WHAT YOU ARE ASKED TO DO —
The stretch from the line with "- $add 12x4->13 const B :: 2" through the line with "cells, without submodules)" in the records below: write it out exactly, and nothing else.

(Stored items)
File: src/rtl/motor_drive_sequencer_pkg.sv
// rtl/motor_drive_sequencer_pkg.sv - shared types, hall sequence helpers and slew step for the drive sequencer
package motor_pkg;

  typedef enum logic [1:0] {
    ST_IDLE  = 2'd0,
    ST_RUN   = 2'd1,
    ST_BRAKE = 2'd2,
    ST_FAULT = 2'd3
  } seq_state_t;

  typedef enum logic [1:0] {
    FC_NONE    = 2'b00,
    FC_ILLEGAL = 2'b01,
    FC_SKIP    = 2'b10,
    FC_STALL   = 2'b11
  } fault_code_t;

  // Forward commutation order {Grn,Ylw,Blu}: H0 -> H1 -> ... -> H5 -> H0
  localparam logic [2:0] HALL_H0 = 3'b101;
  localparam logic [2:0] HALL_H1 = 3'b100;
  localparam logic [2:0] HALL_H2 = 3'b110;
  localparam logic [2:0] HALL_H3 = 3'b010;
  localparam logic [2:0] HALL_H4 = 3'b011;
  localparam logic [2:0] HALL_H5 = 3'b001;

  function automatic logic [2:0] hall_next(input logic [2:0] code);
    case (code)
      HALL_H0: hall_next = HALL_H1;
      HALL_H1: hall_next = HALL_H2;
      HALL_H2: hall_next = HALL_H3;
      HALL_H3: hall_next = HALL_H4;
      HALL_H4: hall_next = HALL_H5;
      HALL_H5: hall_next = HALL_H0;
      default: hall_next = code;
    endcase
  endfunction

  function automatic logic [2:0] hall_prev(input logic [2:0] code);
    case (code)
      HALL_H0: hall_prev = HALL_H5;
      HALL_H1: hall_prev = HALL_H0;
      HALL_H2: hall_prev = HALL_H1;
      HALL_H3: hall_prev = HALL_H2;
      HALL_H4: hall_prev = HALL_H3;
      HALL_H5: hall_prev = HALL_H4;
      default: hall_prev = code;
    endcase
  endfunction

  // Compares are done one bit wider so cur+step and target+step never wrap
  function automatic logic [11:0] slew_step(input logic [11:0] target,
                                            input logic [11:0] cur,
                                            input logic [11:0] step);
    logic [12:0] t, c, s;
    t = {1'b0, target};
    c = {1'b0, cur};
    s = {1'b0, step};
    if (t > c + s)
      slew_step = cur + step;
    else if (t + s < c)
      slew_step = cur - step;
    else
      slew_step = target;
  endfunction

endpackage

File: src/rtl/motor_drive_sequencer_hall_monitor.sv
// rtl/motor_drive_sequencer_hall_monitor.sv - hall synchronizer, sequence checking, period counter and stall compare
module hall_monitor
  import motor_pkg::*;
#(
  parameter logic [15:0] STALL_PERIODS = 16'd20000
) (
  input  logic        clk,
  input  logic        rst_n,
  input  logic        pwm_synch_i,
  input  logic        rearm_i,
  input  logic [2:0]  hall_raw_i,
  output logic        legal_edge_o,
  output logic        illegal_evt_o,
  output logic        skip_evt_o,
  output logic        stall_cnt_hit_o,
  output logic [15:0] hall_period_o,
  output logic        period_vld_o
);

  logic [2:0]  sync1_q, sync2_q, prev_q;
  logic        first_q, ill_q, period_vld_q;
  logic [15:0] cnt_q, cnt_d, cnt_inc, hall_period_q;
  logic        is_illegal, load, changed, legal;

  always_comb begin
    is_illegal = (sync2_q == 3'b000) || (sync2_q == 3'b111);
    cnt_inc    = (cnt_q == 16'hFFFF) ? cnt_q : cnt_q + 16'd1;
    load       = pwm_synch_i && !is_illegal && first_q;
    changed    = pwm_synch_i && !is_illegal && !first_q && (sync2_q != prev_q);
    legal      = changed && ((sync2_q == hall_next(prev_q)) || (sync2_q == hall_prev(prev_q)));
    cnt_d      = (legal || load) ? 16'd0 : cnt_inc;
  end

  assign legal_edge_o    = legal;
  assign skip_evt_o      = changed && !legal;
  // A lone bad sample is treated as sensor noise; two in a row is a fault
  assign illegal_evt_o   = pwm_synch_i && is_illegal && ill_q;
  assign stall_cnt_hit_o = pwm_synch_i && !load && (cnt_inc >= STALL_PERIODS);
  assign hall_period_o   = hall_period_q;
  assign period_vld_o    = period_vld_q;

  always_ff @(posedge clk or negedge rst_n) begin
    if (!rst_n) begin
      sync1_q       <= 3'b000;
      sync2_q       <= 3'b000;
      prev_q        <= 3'b000;
      first_q       <= 1'b1;
      ill_q         <= 1'b0;
      cnt_q         <= 16'd0;
      hall_period_q <= 16'hFFFF;
      period_vld_q  <= 1'b0;
    end else begin
      sync1_q      <= hall_raw_i;
      sync2_q      <= sync1_q;
      period_vld_q <= legal;
      if (legal)
        hall_period_q <= cnt_inc;
      if (pwm_synch_i) begin
        ill_q <= is_illegal;
        cnt_q <= cnt_d;
        if (load || changed)
          prev_q <= sync2_q;
      end
      if (rearm_i)
        first_q <= 1'b1;
      else if (load)
        first_q <= 1'b0;
    end
  end

endmodule

File: src/rtl/motor_drive_sequencer.sv
// rtl/motor_drive_sequencer.sv - supervisory FSM owning drive magnitude ramp, regen brake and fault handling
module motor_drive_sequencer
  import motor_pkg::*;
#(
  parameter logic [11:0] RAMP_STEP     = 12'd8,
  parameter logic [15:0] STALL_PERIODS = 16'd20000,
  parameter logic [15:0] FAULT_HOLD    = 16'd1024
) (
  input  logic        clk,
  input  logic        rst_n,
  input  logic        en,
  input  logic [11:0] torque_req,
  input  logic        brake_req,
  input  logic        PWM_synch,
  input  logic        hallGrn,
  input  logic        hallYlw,
  input  logic        hallBlu,
  output logic [11:0] drv_mag,
  output logic        brake_n,
  output logic        fault,
  output logic [1:0]  fault_code,
  output logic [15:0] hall_period,
  output logic        period_vld
);

  seq_state_t  state_q, state_d;
  fault_code_t fault_code_q, fault_code_d;
  logic [11:0] drv_mag_q, drv_mag_d;
  logic [15:0] hold_q, hold_d;
  logic        brake_n_q, fault_q, rearm;
  logic        legal_edge, illegal_evt, skip_evt, stall_cnt_hit, fault_evt;

  hall_monitor #(
    .STALL_PERIODS(STALL_PERIODS)
  ) u_hall_monitor (
    .clk            (clk),
    .rst_n          (rst_n),
    .pwm_synch_i    (PWM_synch),
    .rearm_i        (rearm),
    .hall_raw_i     ({hallGrn, hallYlw, hallBlu}),
    .legal_edge_o   (legal_edge),
    .illegal_evt_o  (illegal_evt),
    .skip_evt_o     (skip_evt),
    .stall_cnt_hit_o(stall_cnt_hit),
    .hall_period_o  (hall_period),
    .period_vld_o   (period_vld)
  );

  always_comb begin
    // A legal edge restarts the count, so it can never be a stall on the same pulse
    fault_evt = illegal_evt | skip_evt |
                (stall_cnt_hit & ~legal_edge & (state_q == ST_RUN) & (drv_mag_q != 12'd0));
    state_d      = state_q;
    fault_code_d = fault_code_q;
    hold_d       = hold_q;
    rearm        = 1'b0;
    if (state_q == ST_FAULT) begin
      if (PWM_synch && (hold_q < FAULT_HOLD))
        hold_d = hold_q + 16'd1;
      if ((hold_q >= FAULT_HOLD) && !en) begin
        state_d      = ST_IDLE;
        fault_code_d = FC_NONE;
        rearm        = 1'b1;
      end
    end else if (fault_evt) begin
      state_d = ST_FAULT;
      hold_d  = 16'd0;
      if (illegal_evt)
        fault_code_d = FC_ILLEGAL;
      else if (skip_evt)
        fault_code_d = FC_SKIP;
      else
        fault_code_d = FC_STALL;
    end else if (brake_req) begin
      state_d = ST_BRAKE;
    end else if (en) begin
      state_d = ST_RUN;
    end else begin
      state_d = ST_IDLE;
    end

    // Brake and fault kill the drive at once; otherwise it only moves on PWM_synch
    drv_mag_d = drv_mag_q;
    if ((state_d == ST_BRAKE) || (state_d == ST_FAULT))
      drv_mag_d = 12'd0;
    else if (PWM_synch)
      drv_mag_d = slew_step((state_d == ST_RUN) ? torque_req : 12'd0, drv_mag_q, RAMP_STEP);
  end

  always_ff @(posedge clk or negedge rst_n) begin
    if (!rst_n) begin
      state_q      <= ST_IDLE;
      fault_code_q <= FC_NONE;
      hold_q       <= 16'd0;
      drv_mag_q    <= 12'd0;
      brake_n_q    <= 1'b1;
      fault_q      <= 1'b0;
    end else begin
      state_q      <= state_d;
      fault_code_q <= fault_code_d;
      hold_q       <= hold_d;
      drv_mag_q    <= drv_mag_d;
      brake_n_q    <= (state_d != ST_BRAKE);
      fault_q      <= (state_d == ST_FAULT);
    end
  end

  assign drv_mag    = drv_mag_q;
  assign brake_n    = brake_n_q;
  assign fault      = fault_q;
  assign fault_code = fault_code_q;

endmodule

File: config.mk
export PLATFORM = sky130hd
export DESIGN_NAME = motor_drive_sequencer
export DESIGN_NICKNAME = d
export VERILOG_FILES = /design/src/rtl/motor_drive_sequencer_pkg.sv /design/src/rtl/motor_drive_sequencer_hall_monitor.sv /design/src/rtl/motor_drive_sequencer.sv
export SDC_FILE = /design/constraint.sdc
export NUM_CORES = 1
export LEC_CHECK = 0
export BUFFER_PORTS_ARGS = -buffer_cell sky130_fd_sc_hd__buf_2
export CORE_ASPECT_RATIO = 1.4
export CORE_MARGIN = 8
export CORE_UTILIZATION = 45
export CTS_BUF_LIST = sky130_fd_sc_hd__clkbuf_2
export DETAILED_ROUTE_END_ITERATION = 6
export PLACE_DENSITY = 0.73
export SETUP_SLACK_MARGIN = 0.5
export SLEW_MARGIN = 25
export SYNTH_ARGS = -nofsm -noshare
export SYNTH_HDL_FRONTEND = slang
export SYNTH_SLANG_ARGS = --single-unit
File: constraint.sdc
create_clock -name clk -period 4.8 [get_ports clk]
set_clock_uncertainty 0.05 [all_clocks]
set_input_delay 0.48 -clock clk [delete_from_list [all_inputs] [get_ports clk]]
set_output_delay 0.48 -clock clk [all_outputs]
set_load 0.05 [all_outputs]
* Word-level counts from Yosys, hierarchy flattened
Cells that the tools add are included.
** Storage, ports and cells
- Register bits :: 78
- Bits of input ports :: 20
- Output and inout port bits :: 33
** Operators by class
- $add $sub $neg :: 6
- $lt $le $gt $ge :: 5
- Equal/unequal tests :: 19
- Muxes and demuxes :: 26
- Bitwise gates (word level) :: 6
- Reductions and logical operators :: 30
** Operator list (number)
- $mux 16 :: 5
- $mux 12 :: 5
- $pmux 3 s6 :: 2
- $add 16x1->16 const B :: 2
- $add 12x4->13 const B :: 2
- $eq 16x16->1 const B :: 1
- $ge 16x11->1 const B :: 1
- $ge 16x15->1 const B :: 1
- $lt 16x11->1 const B :: 1
- $mux 2 :: 8
- $gt 12x13->1 :: 1
- $lt 13x12->1 :: 1
- $add 12x4->12 const B :: 1
- $eq 3x3->1 const B :: 4
- $logic_and 1x1->1 :: 12
- $reduce_bool 12->1 :: 1
- $sub 12x4->12 const B :: 1
- $eq 2x2->1 const B :: 3
- $eq 3x2->1 const B :: 2
- $eq 3x3->1 :: 2
- $mux 1 :: 6
- $reduce_and 2->1 :: 3
- $reduce_bool 2->1 :: 3
- $logic_not 1->1 :: 5
- other kinds (10) :: 19

* Longest topological paths before layout
Gate-level depths: netlist of run 1.
- Word-level depth :: 22
- Depth in mapped cells :: 24
- Mapped depth without buffers :: 24

* Hierarchy
Synthesis of run 1 repeated with hierarchy kept, for this count alone.
** Second synthesis, totals
- Cells, all modules :: 574
- Area, all modules :: 5203.7 µm²
** Modules (own cells, without submodules)
- motor_drive_sequencer :: instances 1, cells an instance 334, area each 2859.0 µm², seq. area each 852.1 µm²
- hall_monitor :: instances 1, cells an instance 240, area each 2344.7 µm², seq. area each 1122.3 µm²

* Worst setup path before layout of run 1
Ideal clock, no wire load.
- Path type :: register to register
- Start :: register u_hall_monitor.cnt_q[0]
- End :: register drv_mag_q[4], in the netlist drv_mag[4]
- Data arrival time :: 4.770 ns
- Required time :: 4.629 ns
- Slack :: -0.141 ns
- Cell stages (with the launch flop) :: 25
- Path through :: dfrtp_1 ha_1 and3_1 and4_1 or4_1 a211oi_1 o211ai_1 o21ai_0 nor2_1 nand2_1 inv_1 ha_1 and3_1 nand3_1 xor2_1 nor2_1 ha_1 nor2b_1 o21ai_0 nand2b_1 a221oi_1 o21a_1 nand2_2 a211o_1 a22o_1
** Between the ends
- Longest elaborated chain between the ends :: 18
** Ends and longest elaborated chain
- start, declared :: line motor_drive_sequencer_hall_monitor.sv:22 : logic [15:0] cnt_q, cnt_d, cnt_inc, hall_period_q;
- start signal, assigned :: line motor_drive_sequencer_hall_monitor.sv:60 : cnt_q <= cnt_d;
- $add 16x1->16 / $eq 16x16->1 (equally long branches) :: line motor_drive_sequencer_hall_monitor.sv:27 : cnt_inc = (cnt_q == 16'hFFFF) ? cnt_q : cnt_q + 16'd1;
- $mux 16 * :: line motor_drive_sequencer_hall_monitor.sv:27
- $ge 16x15->1 * :: line motor_drive_sequencer_hall_monitor.sv:38 : assign stall_cnt_hit_o = pwm_synch_i && !load && (cnt_inc >= STALL_PERIODS);
- $logic_and 1x1->1 * :: line motor_drive_sequencer_hall_monitor.sv:38
- $and 1x1->1 * (3 in series) :: line motor_drive_sequencer.sv:52 : (stall_cnt_hit & ~legal_edge & (state_q == ST_RUN) & (drv_mag_q != 12'd0));
- $or 1x1->1 * :: line motor_drive_sequencer.sv:51 : fault_evt = illegal_evt | skip_evt |
- $mux 2 * :: line motor_drive_sequencer.sv:65 : end else if (fault_evt) begin
- $mux 2 * :: line motor_drive_sequencer.sv:57 : if (state_q == ST_FAULT) begin
- $eq 2x1->1 :: line motor_drive_sequencer.sv:87 : drv_mag_d = slew_step((state_d == ST_RUN) ? torque_req : 12'd0, drv_mag_q, RAMP_STEP);
- $mux 12 :: line motor_drive_sequencer.sv:87
- $add 12x4->13 :: line motor_drive_sequencer_pkg.sv:60 : else if (t + s < c)
- $lt 13x12->1 :: line motor_drive_sequencer_pkg.sv:60
- $mux 12 :: line motor_drive_sequencer_pkg.sv:60
- $mux 12 :: line motor_drive_sequencer_pkg.sv:58 : if (t > c + s)
- $mux 12 :: line motor_drive_sequencer.sv:86 : else if (PWM_synch)
- $mux 12 :: line motor_drive_sequencer.sv:84 : if ((state_d == ST_BRAKE) || (state_d == ST_FAULT))
- end signal, assigned :: line motor_drive_sequencer.sv:102 : drv_mag_q <= drv_mag_d;
- end, declared :: line motor_drive_sequencer.sv:28 : logic [11:0] drv_mag_q, drv_mag_d;
Mark *: on every way between the ends. The rest lies on a longest branch, timed or not. The select of a mux whose other input is x is not followed.
A chain may end at the register's enable or synchronous reset.

* Final worst setup path of run 1
- Start :: register u_hall_monitor.cnt_q[1]
- End :: register drv_mag_q[4], in the netlist drv_mag[4]
The elaborated chain is that of the path after synthesis.

==> metrics.txt, run 1 <==
run status finished, final reports clean; estimated wirelength of the detail-placed design 10.30 mm; total congestion overflow 0; CTS tree done; Hold WC Path Type primary input to register; peak ir drop on the vdd network 0.1066 mV; number of global-route vias before repair 4,819; via count normalized by instance count 5.824; Remaining DRCs 0; clk buf depth 2; unrepaired setup endpoints after global routing true; clock latency on the worst-skew pair 0.55 ns; input/output buffers 52; clock-pin slew reported for the worst setup and hold paths after clock tree synthesis 0.22 ns; final-layout setup total negative slack 0 ns; post-place instance area 5727 um2; Tmin final 4.709 ns; RR Startpoint u_hall_monitor.cnt_q[1]$_DFFE_PN0P_; startpoint class of the critical path register; Critical Path Sink Type register; library cell occupying the most area in the post-synthesis netlist dfrtp_1; fraction of layout instances using a drive strength above 1 0.3152; total standard cell area after synthesis 5036 um2; fraction of post-synthesis cell area in the top cell type by area 0.2981; Cell Count, Final, Fillers Out 805; FMAX 212.4 MHz; first-pass GRT wire length 23.29 mm; register area share after synthesis 0.3920; Finish-stage setup viols 0; vias after detailed routing 4,688; initial antenna violation count 1; Clock Sinks 78; average cell area after synthesis 9.025 um2; critical path fanouts, max 8; #FFs+latches synth 78; instance count of the mapped netlist 558; row cnt 45; count of distinct cell types in the synthesized netlist 62; worst hold path startpoint brake_req; critical path data required time 5.19 ns; portion of the clock cycle consumed by the worst path in the final layout 0.9809; wire length per cell after detailed routing 17.66 um; Final Wtd Congestion 0.9606; critical path data arrival time 5.10 ns; final antenna-violating net count 0; area of the core region 10,870 um2; Layout Nets 705; Post-synth top flop dfrtp_1; main area contributors after synthesis dfrtp_1 30%, dfstp_2 9.4%, ha_1 6.7%; largest net degree at the start of global routing 79; pwr dens 290.7 nW/um2; critical path type register to register; beginning of the critical path u_hall_monitor.cnt_q[1]$_DFFE_PN0P_; Yosys Warn Count 0; share of flip-flops with an asynchronous set or reset after synthesis 1.000; clk root buf clkbuf_2; total wire length after detailed routing 14.21 mm; highest-count cells in the layout ignoring fill and taps 59 x buf_4, 51 x buf_2, 48 x dfrtp_1; max_slew headroom 0.5329; total power 1.794 mW; number of H-tree levels 3; height of the die 141.2 um; slew of the pin with the lowest slew margin 0.7007 ns; GRT Util Overall 0.1893; post-synthesis to final-layout area growth 22.53%; number of primary I/O pins 53; router iterations before antenna repair 5; initial core utilization 0.4634; leading cell type in the layout, fill and taps excluded buf_4; Net Count, Synth 605; dpl cells 759; number of flops mapped to enable cells by yosys 0; Final Hold Vio Count 0; static power due to leakage 2.828 nW; iteration-0 DRC count of the detailed router 299; Max-cap violations 0; Post-Layout Inst Area 6171 um2; count of pins over their slew limit 0; die area 14,880 um2; horizontal die dimension 105.4 um; clock buffers created by TritonCTS 9
==> critical path, cell delays in order (launching register included) <==
cell	delay, ns
dfrtp_2	0.49
ha_4	0.19
and3_4	0.16
and4_4	0.19
or4_4	0.43
a211oi_2	0.19
o211ai_1	0.18
o21a_1	0.25
and3_4	0.20
ha_4	0.16
and3_4	0.19
nand3_2	0.07
xor2_1	0.14
nor2_1	0.06
ha_1	0.29
nor2b_1	0.14
o21ai_1	0.11
nand2b_1	0.08
a221oi_2	0.24
o21a_2	0.26
nand2_4	0.10
a211o_1	0.28
a22o_1	0.17
==> kinds of logic after synthesis <==
group | after synthesis | share of synthesized area
AOI/OAI and AO/OA | 129 | 0.1712
DFF | 78 | 0.3920
xor gates and xnor gates | 37 | 0.06435
adders and majority gates | 27 | 0.06708
and+or+nand+nor | 220 | 0.2353
muxes | 13 | 0.02758
buffers and inverters | 54 | 0.04249
==> synth_stat cells (2+ instances only) <==
| master | instances |
|---|---|
| a211oi_1 | 5 |
| a21o_1 | 6 |
| a21oi_1 | 16 |
| a22o_1 | 6 |
| a311oi_1 | 2 |
| a31o_2 | 3 |
| a31oi_1 | 5 |
| a32o_1 | 2 |
| and2_1 | 7 |
| and3_1 | 25 |
| and4_1 | 5 |
| buf_1 | 2 |
| buf_2 | 6 |
| clkbuf_1 | 18 |
| dfrtp_1 | 60 |
| dfstp_2 | 18 |
| ha_1 | 27 |
| inv_1 | 27 |
| mux2_2 | 7 |
| mux2i_1 | 6 |
| nand2_1 | 46 |
| nand2b_1 | 8 |
| nand3_1 | 26 |
| nand4_1 | 15 |
| nor2_1 | 45 |
| nor2b_1 | 8 |
| nor3_1 | 12 |
| nor4_1 | 5 |
| nor4_2 | 2 |
| nor4b_1 | 2 |
| nor4bb_1 | 3 |
| o211ai_1 | 4 |
| o21a_1 | 4 |
| o21ai_0 | 45 |
| o22ai_1 | 5 |
| o2bb2ai_1 | 7 |
| o31ai_1 | 3 |
| o41ai_1 | 2 |
| or3_1 | 3 |
| or4_1 | 3 |
| xnor2_1 | 26 |
| xor2_1 | 11 |
==> cell type report <==
| type | count | area [um2] |
|---|---|---|
| tap | 141 | 176.4 |
| fill | 960 | 4696 |
| inverter | 27 | 101.3 |
| sequential | 78 | 1989 |
| timing repair buffer | 116 | 769.5 |
| clock buffer | 9 | 45.04 |
| antenna | 1 | 2.502 |
| multi-input combinational | 426 | 3047 |
| clock inverter | 7 | 40.04 |
==> power breakdown <==
part,total [mW],switching [mW],internal [mW]
registers,0.866,0.0838,0.783
logic,0.627,0.406,0.221
clock network,0.300,0.237,0.0636
==> routing by layer <==
layer | wire length (um) | vias to the layer above | track usage
met2 | 7441 | 153 | 0.3383
met4 | 372 | 0 | 0.08371
li1 | - | 2225 | -
met1 | 5686 | 2279 | 0.2146
met5 | 0 | - | 0
met3 | 713 | 31 | 0.03193
==> state kept, by name (all words and copies together), names as in the netlist, 2 cells and up <==
register / count
u_hall_monitor.sync1_q: 3
u_hall_monitor.sync2_q: 3
u_hall_monitor.hall_period_o: 16
drv_mag: 12
hold_q: 16
u_hall_monitor.cnt_q: 16
u_hall_monitor.prev_q: 3
fault_code: 2
state_q: 2
==> per-stage QoR <==
step / setup slack (ns) / utilization / hold WS, ns
final: 0.09146 / 0.5679 / 0.07369
after global routing: -0.1567 / 0.5679 / 0.03537
after CTS: 0.1754 / 0.5598 / 0.004332
after detailed placement: -0.1127 / 0.5270 / 0.2856
after global placement: 0.06741 / 0.5270 / 0.2828
after floorplan: 0.2685 / - / 0.1344
==> final timing paths <==
check | end | slack, ns | cells after the start
setup / recovery | drv_mag[4]$_DFFE_PN0P_ | 0.09 | 22
hold / removal | brake_n$_DFF_PN1_ | 0.07 | 2
setup reg to reg | drv_mag[4]$_DFFE_PN0P_ | 0.09 | 22
hold reg to reg | u_hall_monitor.sync2_q[1]$_DFF_PN0_ | 0.33 | 0
max in group asynchronous | u_hall_monitor.cnt_q[5]$_DFFE_PN0P_ | 3.73 | 2
min in group asynchronous | u_hall_monitor.cnt_q[2]$_DFFE_PN0P_ | 0.45 | 2
==> repair_timing <==
action / 4_1_cts / 5_1_grt
setup endpoints to repair: 12 / 12
hold buffers: 3 / 1
pin swaps: 17 / 8
gates resized for setup: 24 / 8
hold endpoints to repair: 3 / 60
buffers inserted: 20 / 5
(Power assumes the default switching activity.)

ANSWER BOX —
- $add 12x4->13 const B :: 2
- $eq 16x16->1 const B :: 1
- $ge 16x11->1 const B :: 1
- $ge 16x15->1 const B :: 1
- $lt 16x11->1 const B :: 1
- $mux 2 :: 8
- $gt 12x13->1 :: 1
- $lt 13x12->1 :: 1
- $add 12x4->12 const B :: 1
- $eq 3x3->1 const B :: 4
- $logic_and 1x1->1 :: 12
- $reduce_bool 12->1 :: 1
- $sub 12x4->12 const B :: 1
- $eq 2x2->1 const B :: 3
- $eq 3x2->1 const B :: 2
- $eq 3x3->1 :: 2
- $mux 1 :: 6
- $reduce_and 2->1 :: 3
- $reduce_bool 2->1 :: 3
- $logic_not 1->1 :: 5
- other kinds (10) :: 19

* Longest topological paths before layout
Gate-level depths: netlist of run 1.
- Word-level depth :: 22
- Depth in mapped cells :: 24
- Mapped depth without buffers :: 24

* Hierarchy
Synthesis of run 1 repeated with hierarchy kept, for this count alone.
** Second synthesis, totals
- Cells, all modules :: 574
- Area, all modules :: 5203.7 µm²
** Modules (own cells, without submodules)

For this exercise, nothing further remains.